Task objective: Starting with the first line, output the data exactly, through to the last line.

Extracted entries: Begin

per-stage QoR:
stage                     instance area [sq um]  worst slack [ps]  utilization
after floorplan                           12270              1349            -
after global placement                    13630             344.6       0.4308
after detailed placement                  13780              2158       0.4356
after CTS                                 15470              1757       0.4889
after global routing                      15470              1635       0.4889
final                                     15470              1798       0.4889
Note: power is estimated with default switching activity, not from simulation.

Extracted entries: End

Task solution:
per-stage QoR:
stage                     instance area [sq um]  worst slack [ps]  utilization
after floorplan                           12270              1349            -
after global placement                    13630             344.6       0.4308
after detailed placement                  13780              2158       0.4356
after CTS                                 15470              1757       0.4889
after global routing                      15470              1635       0.4889
final                                     15470              1798       0.4889
Note: power is estimated with default switching activity, not from simulation.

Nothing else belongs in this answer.